[Collected data]
************

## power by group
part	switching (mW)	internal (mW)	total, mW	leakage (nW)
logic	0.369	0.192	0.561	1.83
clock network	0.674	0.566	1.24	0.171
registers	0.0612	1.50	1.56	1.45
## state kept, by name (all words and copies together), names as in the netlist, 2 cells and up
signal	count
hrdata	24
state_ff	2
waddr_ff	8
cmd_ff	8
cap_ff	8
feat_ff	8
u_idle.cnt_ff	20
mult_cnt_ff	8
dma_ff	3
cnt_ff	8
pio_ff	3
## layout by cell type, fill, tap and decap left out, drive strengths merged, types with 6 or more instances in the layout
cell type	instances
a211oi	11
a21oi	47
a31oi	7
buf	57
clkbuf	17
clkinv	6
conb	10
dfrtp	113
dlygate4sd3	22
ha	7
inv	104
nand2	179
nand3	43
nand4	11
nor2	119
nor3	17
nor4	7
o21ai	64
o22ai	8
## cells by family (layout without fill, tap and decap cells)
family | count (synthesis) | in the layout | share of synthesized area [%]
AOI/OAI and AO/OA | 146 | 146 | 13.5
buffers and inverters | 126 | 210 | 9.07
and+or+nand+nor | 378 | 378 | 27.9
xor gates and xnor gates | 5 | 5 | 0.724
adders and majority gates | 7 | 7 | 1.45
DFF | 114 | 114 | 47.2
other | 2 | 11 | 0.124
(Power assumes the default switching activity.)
[src/spi_frame_map.svh]
// constants for the spi frame port: widths, field positions, crc figures
`ifndef SPI_FRAME_MAP_SVH
`define SPI_FRAME_MAP_SVH

`define FRAME_W        32
`define FRAME_MSB      31
`define CNT_W          6
`define FRAME_BITS     6'h20
`define CNT_ZERO       6'h00
`define CNT_ONE        6'h01
`define MOSI_RW        31
`define MOSI_ADDR_HI   30
`define MOSI_ADDR_LO   23
`define MOSI_TM        22
`define MOSI_FC        21
`define MOSI_DATA_HI   20
`define MOSI_DATA_LO   5
`define CRC_HI         4
`define CRC_LO         0
`define CRC_W          5
`define CRC_SEED       5'h1f
`define CRC_POLY       5'h05
`define CRC_SKIP       21
`define RESP_RST       32'h0000_0011   // zero answer with its own crc
`define ADDR_W         8
`define DATA_W         16
`define FAULT_W        2
`define FIFO_DEPTH     8
`define FIFO_AW        3
`define CMD_W          25

`endif

[src/spi_frame_pkg.sv]
// types shared by the spi frame port
package spi_frame_pkg;
    typedef enum logic [1:0] {
        ST_IDLE,
        ST_FRAME,
        ST_CHECK,
        ST_APPLY
    } frame_state_t;
endpackage
==> config.mk <==
export PLATFORM = sky130hd
export DESIGN_NAME = cg_ctrl
export DESIGN_NICKNAME = d
export VERILOG_FILES = /design/src/pkg/cg_pkg.sv /design/src/rtl/cg_sync.sv /design/src/rtl/cg_ctrl.sv
export VERILOG_INCLUDE_DIRS = /design/src /design/src/pkg
export SDC_FILE = /design/constraint.sdc
export NUM_CORES = 1
export LEC_CHECK = 0
export ABC_AREA = 0
export BUFFER_PORTS_ARGS = -buffer_cell sky130_fd_sc_hd__buf_2
export CELL_PAD_IN_SITES_DETAIL_PLACEMENT = 0
export CELL_PAD_IN_SITES_GLOBAL_PLACEMENT = 1
export CORE_ASPECT_RATIO = 1.75
export CORE_MARGIN = 2
export CORE_UTILIZATION = 44
export CTS_CLUSTER_DIAMETER = 50
export DETAILED_ROUTE_END_ITERATION = 12
export PLACE_DENSITY = 0.86
export SLEW_MARGIN = 25
export SYNTH_ARGS = -nofsm -noshare
export SYNTH_HDL_FRONTEND = slang
export SYNTH_SLANG_ARGS = --single-unit
export TNS_END_PERCENT = 30
==> constraint.sdc <==
create_clock -name clock -period 4.56 [get_ports clock]
set_clock_uncertainty 0.05 [all_clocks]
set_input_delay 0.456 -clock clock [delete_from_list [all_inputs] [get_ports clock]]
set_output_delay 0.456 -clock clock [all_outputs]
set_load 0.1 [all_outputs]
`src/core/add_datapath_consts.vh`:
```
// Opcodes, field positions, flag bit positions and address constants for the add datapath.
`ifndef ADD_DATAPATH_CONSTS_VH
`define ADD_DATAPATH_CONSTS_VH
`define OPC_ADD_LITERAL 8'h0F
`define OPC_ADD_FILE 6'h09
`define OPC_ADD_CARRY 6'h08
`define FLD_DEST_BIT 9
`define FLD_BANK_BIT 8
`define INDEXED_LIMIT 8'h5F
`define ACCESS_SPLIT 8'h60
`define SFR_BANK 4'hF
`define FLAG_C 0
`define FLAG_DC 1
`define FLAG_Z 2
`define FLAG_OV 3
`define FLAG_N 4
`endif

```
`src/core/add_instruction_datapath.v`:
```
// Four-phase execution datapath for the three add instructions.
//
// Summary of operation
// - Add-literal adds the 8-bit immediate to the accumulator, updating five flags.
// - Opcode 001001da adds accumulator and addressed memory byte, updating five flags.
// - Destination clear writes the accumulator; set writes the memory byte back.
// - Bank bit clear uses quick-access bank; set uses the bank select register.
// - Bank clear, extended set enabled, address up to 95 selects indexed offset.
// - Opcode 001000da adds accumulator, memory byte and carry, updating five flags.
// - Add-with-carry writes accumulator or memory byte per the destination bit.
`include "add_datapath_consts.vh"

module add_instruction_datapath #(
    parameter ADDR_WIDTH = 12
) (
    input wire MCLK,
    input wire RST,
    input wire INSTR_VALID,
    input wire [15:0] INSTR_WORD,
    input wire EXTENDED_EN,
    input wire [3:0] BANK_SELECT_REGISTER,
    input wire [ADDR_WIDTH-1:0] INDEX_BASE,
    input wire [7:0] MEM_RDATA,
    output wire INSTR_READY,
    output reg [ADDR_WIDTH-1:0] MEM_ADDR,
    output reg MEM_RD,
    output reg MEM_WR,
    output reg [7:0] MEM_WDATA,
    output reg [7:0] ACCUM,
    output reg [4:0] STATUS_FLAGS,
    output reg INSTR_DONE,
    output reg INSTR_ILLEGAL
);
    // Phase codes of the instruction cycle, one clock each.
    localparam [1:0] PH_DECODE = 2'b00;
    localparam [1:0] PH_READ = 2'b01;
    localparam [1:0] PH_COMPUTE = 2'b10;
    localparam [1:0] PH_WRITE = 2'b11;

    reg [1:0] phase;
    reg [1:0] next_phase;
    reg [15:0] instr;
    reg is_literal;
    reg use_carry;
    reg [7:0] operand;
    reg [ADDR_WIDTH-1:0] next_addr;
    wire [7:0] alu_sum;
    wire [4:0] alu_flags;
    wire carry_in;
    wire dest_file;
    wire bank_bit;
    wire [7:0] file_addr;
    wire offered;
    wire accept;
    wire indexed;
    wire write_accum;

    // Decode helpers, shared between the acceptance check and the word capture.
    function is_add_literal;
        input [15:0] w;
        begin
            is_add_literal = (w[15:8] == `OPC_ADD_LITERAL);
        end
    endfunction

    function is_add_carry;
        input [15:0] w;
        begin
            is_add_carry = (w[15:10] == `OPC_ADD_CARRY);
        end
    endfunction

    function is_add_file;
        input [15:0] w;
        begin
            is_add_file = (w[15:10] == `OPC_ADD_FILE) || is_add_carry(w);
        end
    endfunction

    // Zero-extends a 12-bit banked address to the width of the address bus.
    function [ADDR_WIDTH-1:0] widen;
        input [11:0] a;
        reg [ADDR_WIDTH+11:0] wide;
        begin
            wide = {{ADDR_WIDTH{1'b0}}, a};
            widen = wide[ADDR_WIDTH-1:0];
        end
    endfunction

    assign dest_file = instr[`FLD_DEST_BIT];
    assign bank_bit = instr[`FLD_BANK_BIT];
    assign file_addr = instr[7:0];
    assign carry_in = use_carry & STATUS_FLAGS[`FLAG_C];
    assign INSTR_READY = (phase == PH_DECODE);
    assign offered = INSTR_VALID && INSTR_READY;
    assign accept = offered && (is_add_literal(INSTR_WORD) || is_add_file(INSTR_WORD));
    // The extended set only reinterprets low quick-access addresses, never banked ones.
    assign indexed = !bank_bit && EXTENDED_EN && (file_addr <= `INDEXED_LIMIT);
    // Add-literal has no destination bit, so its sum always returns to the accumulator.
    assign write_accum = is_literal || !dest_file;

    add_alu u_alu (
        .a(ACCUM),
        .b(operand),
        .carry_in(carry_in),
        .sum(alu_sum),
        .flags(alu_flags)
    );

    // Effective address: indexed offset, quick-access bank halves, or the selected bank.
    always @* begin
        if (indexed) begin
            next_addr = INDEX_BASE + widen({4'h0, file_addr});
        end else if (!bank_bit && (file_addr < `ACCESS_SPLIT)) begin
            next_addr = widen({4'h0, file_addr});
        end else if (!bank_bit) begin
            next_addr = widen({`SFR_BANK, file_addr});
        end else begin
            next_addr = widen({BANK_SELECT_REGISTER, file_addr});
        end
    end

    // A taken add walks the four phases once and then returns to decode.
    always @* begin
        case (phase)
            PH_DECODE: begin
                if (accept) begin
                    next_phase = PH_READ;
                end else begin
                    next_phase = PH_DECODE;
                end
            end
            PH_READ: begin
                next_phase = PH_COMPUTE;
            end
            PH_COMPUTE: begin
                next_phase = PH_WRITE;
            end
            PH_WRITE: begin
                next_phase = PH_DECODE;
            end
            default: begin
                next_phase = PH_DECODE;
            end
        endcase
    end

    always @(posedge MCLK) begin
        if (RST) begin
            phase <= PH_DECODE;
        end else begin
            phase <= next_phase;
        end
    end

    // The word is latched only when taken, so a refused word leaves no trace.
    always @(posedge MCLK) begin
        if (RST) begin
            instr <= 16'h0000;
            is_literal <= 1'b0;
            use_carry <= 1'b0;
        end else if (accept) begin
            instr <= INSTR_WORD;
            is_literal <= is_add_literal(INSTR_WORD);
            use_carry <= is_add_carry(INSTR_WORD);
        end
    end

    always @(posedge MCLK) begin
        if (RST) begin
            operand <= 8'h00;
            MEM_ADDR <= {ADDR_WIDTH{1'b0}};
            MEM_RD <= 1'b0;
        end else begin
            MEM_RD <= 1'b0;
            if (phase == PH_READ) begin
                if (is_literal) begin
                    operand <= instr[7:0];
                end else begin
                    MEM_ADDR <= next_addr;
                    MEM_RD <= 1'b1;
                end
            end else if ((phase == PH_COMPUTE) && !is_literal) begin
                // Memory data arrive in the same clock as the read strobe.
                operand <= MEM_RDATA;
            end
        end
    end

    // Results land only in the write phase, so a following add-with-carry sees
    // the carry of the instruction before it.
    always @(posedge MCLK) begin
        if (RST) begin
            ACCUM <= 8'h00;
            STATUS_FLAGS <= 5'h00;
            MEM_WDATA <= 8'h00;
            MEM_WR <= 1'b0;
        end else begin
            MEM_WR <= 1'b0;
            if (phase == PH_WRITE) begin
                STATUS_FLAGS <= alu_flags;
                if (write_accum) begin
                    ACCUM <= alu_sum;
                end else begin
                    MEM_WDATA <= alu_sum;
                    MEM_WR <= 1'b1;
                end
            end
        end
    end

    always @(posedge MCLK) begin
        if (RST) begin
            INSTR_DONE <= 1'b0;
            INSTR_ILLEGAL <= 1'b0;
        end else begin
            INSTR_DONE <= (phase == PH_WRITE);
            // Other opcodes belong to other units and are flagged back.
            INSTR_ILLEGAL <= offered && !accept;
        end
    end
endmodule // add_instruction_datapath

```
`src/core/add_alu.v`:
```
// Eight-bit adder with carry-in that produces the five arithmetic flags.
`include "add_datapath_consts.vh"

module add_alu (
    input wire [7:0] a,
    input wire [7:0] b,
    input wire carry_in,
    output wire [7:0] sum,
    output wire [4:0] flags
);
    wire [8:0] full;
    wire [4:0] low;

    assign full = {1'b0, a} + {1'b0, b} + {8'h00, carry_in};
    assign low = {1'b0, a[3:0]} + {1'b0, b[3:0]} + {4'h0, carry_in};
    assign sum = full[7:0];
    assign flags[`FLAG_C] = full[8];
    assign flags[`FLAG_DC] = low[4];
    assign flags[`FLAG_Z] = (full[7:0] == 8'h00);
    assign flags[`FLAG_OV] = (a[7] == b[7]) && (full[7] != a[7]);
    assign flags[`FLAG_N] = full[7];
endmodule // add_alu

```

************

=== Required work ===
Some lines above contain the word "fill". Copy each of them.

=== Answer to this task ===
## layout by cell type, fill, tap and decap left out, drive strengths merged, types with 6 or more instances in the layout
## cells by family (layout without fill, tap and decap cells)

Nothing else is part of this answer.